Paolo Damilano, Presidente di Film Commission Torino Piemonte e del Museo Nazionale del Cinema dichiara: “Siamo orgogliosi di aver collaborato alla nascita di Movie Tellers, ulteriore conferma della nostra mission, condivisa con la Regione Piemonte, che prevede un coinvolgimento sempre più capillare dell’intero territorio piemontese, sia nella fase di produzione delle opere cinematografiche che nella fase di circuitazione e diffusione delle stesse”.

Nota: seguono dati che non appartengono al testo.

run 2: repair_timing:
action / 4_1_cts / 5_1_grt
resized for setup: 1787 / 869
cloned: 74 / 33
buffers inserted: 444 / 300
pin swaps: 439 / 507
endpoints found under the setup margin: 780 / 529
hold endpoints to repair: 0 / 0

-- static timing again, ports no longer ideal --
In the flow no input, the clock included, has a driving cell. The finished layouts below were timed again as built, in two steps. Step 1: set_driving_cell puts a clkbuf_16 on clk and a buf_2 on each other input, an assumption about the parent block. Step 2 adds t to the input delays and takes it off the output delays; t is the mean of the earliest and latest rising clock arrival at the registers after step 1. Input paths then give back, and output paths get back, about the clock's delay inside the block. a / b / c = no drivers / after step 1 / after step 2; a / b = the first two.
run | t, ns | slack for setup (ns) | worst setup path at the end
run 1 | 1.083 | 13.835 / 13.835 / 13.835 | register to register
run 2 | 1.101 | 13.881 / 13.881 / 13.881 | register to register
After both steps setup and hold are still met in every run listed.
This design comes from an exercise in tuning for small area and a short achievable clock period on the open sky130 flow, not from production work.
Where RTL was checked, it was by simulation tests only, not by an equivalence proof against the original.
The RTL of run 1 was laid out without a check of its function.
No activity file was given, so power comes from the tool's default toggle rates.

`run.sh`:
```
#!/bin/bash
# synth_recipe.tcl (not shown) runs the flow's synth.tcl, then flattens the netlist and writes it again
# the make line also repeats each setting of config.mk as NAME=value (left out here)
make -C /OpenROAD-flow-scripts/flow DESIGN_CONFIG=/design/flow/config.mk WORK_HOME=/design/flow/orfs CLKGATE_MAP_FILE= SYNTH_SCRIPT=/design/flow/synth_recipe.tcl finish
```
`config.mk`:
```
export PLATFORM = sky130hd
export DESIGN_NAME = ca_core
export DESIGN_NICKNAME = ca_core
export VERILOG_FILES = /design/flow/design.v
export SDC_FILE = /design/flow/constraint.sdc
export NUM_CORES = 4
export LEC_CHECK = 0
export CAP_MARGIN = 20
export CORE_MARGIN = 2
export CORE_UTILIZATION = 50
export CTS_CLUSTER_DIAMETER = 100
export CTS_CLUSTER_SIZE = 30
export MIN_ROUTING_LAYER = met2
export SETUP_SLACK_MARGIN = 4.3
export SLEW_MARGIN = 20
export SYNTH_HIERARCHICAL = 1
```
`constraint.sdc`:
```
create_clock -name core_clock -period 10.0 [get_ports {clk}]
set_input_delay 2.0000 -clock core_clock [delete_from_list [all_inputs] [get_ports {clk}]]
set_output_delay 2.0000 -clock core_clock [all_outputs]
set_load 0.01 [all_outputs]
```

Paolo Tenna, AD di FIP Film Investimenti Piemonte dichiara: “Mi fa molto piacere che due lungometraggi su cui FIP ha lavorato in questi anni, realizzati in Piemonte grazie anche all’intervento di investitori privati mediante l’utilizzo del tax credit, possano oggi continuare il loro percorso distributivo. Sono inoltre convinto che Movie Tellers possa rappresentare un’ottima occasione per avvicinare imprenditori locali al mondo del cinema e alle relative opportunità di business.”

 

Attraverso un’offerta culturale ampia, diversificata e di qualità MOVIE TELLERS porta nelle sale cinematografiche film ‘a km zero’, con gli autori e i protagonisti che li accompagnano e li presentano, per avere più pubblico per i film e più spettatori nei cinema.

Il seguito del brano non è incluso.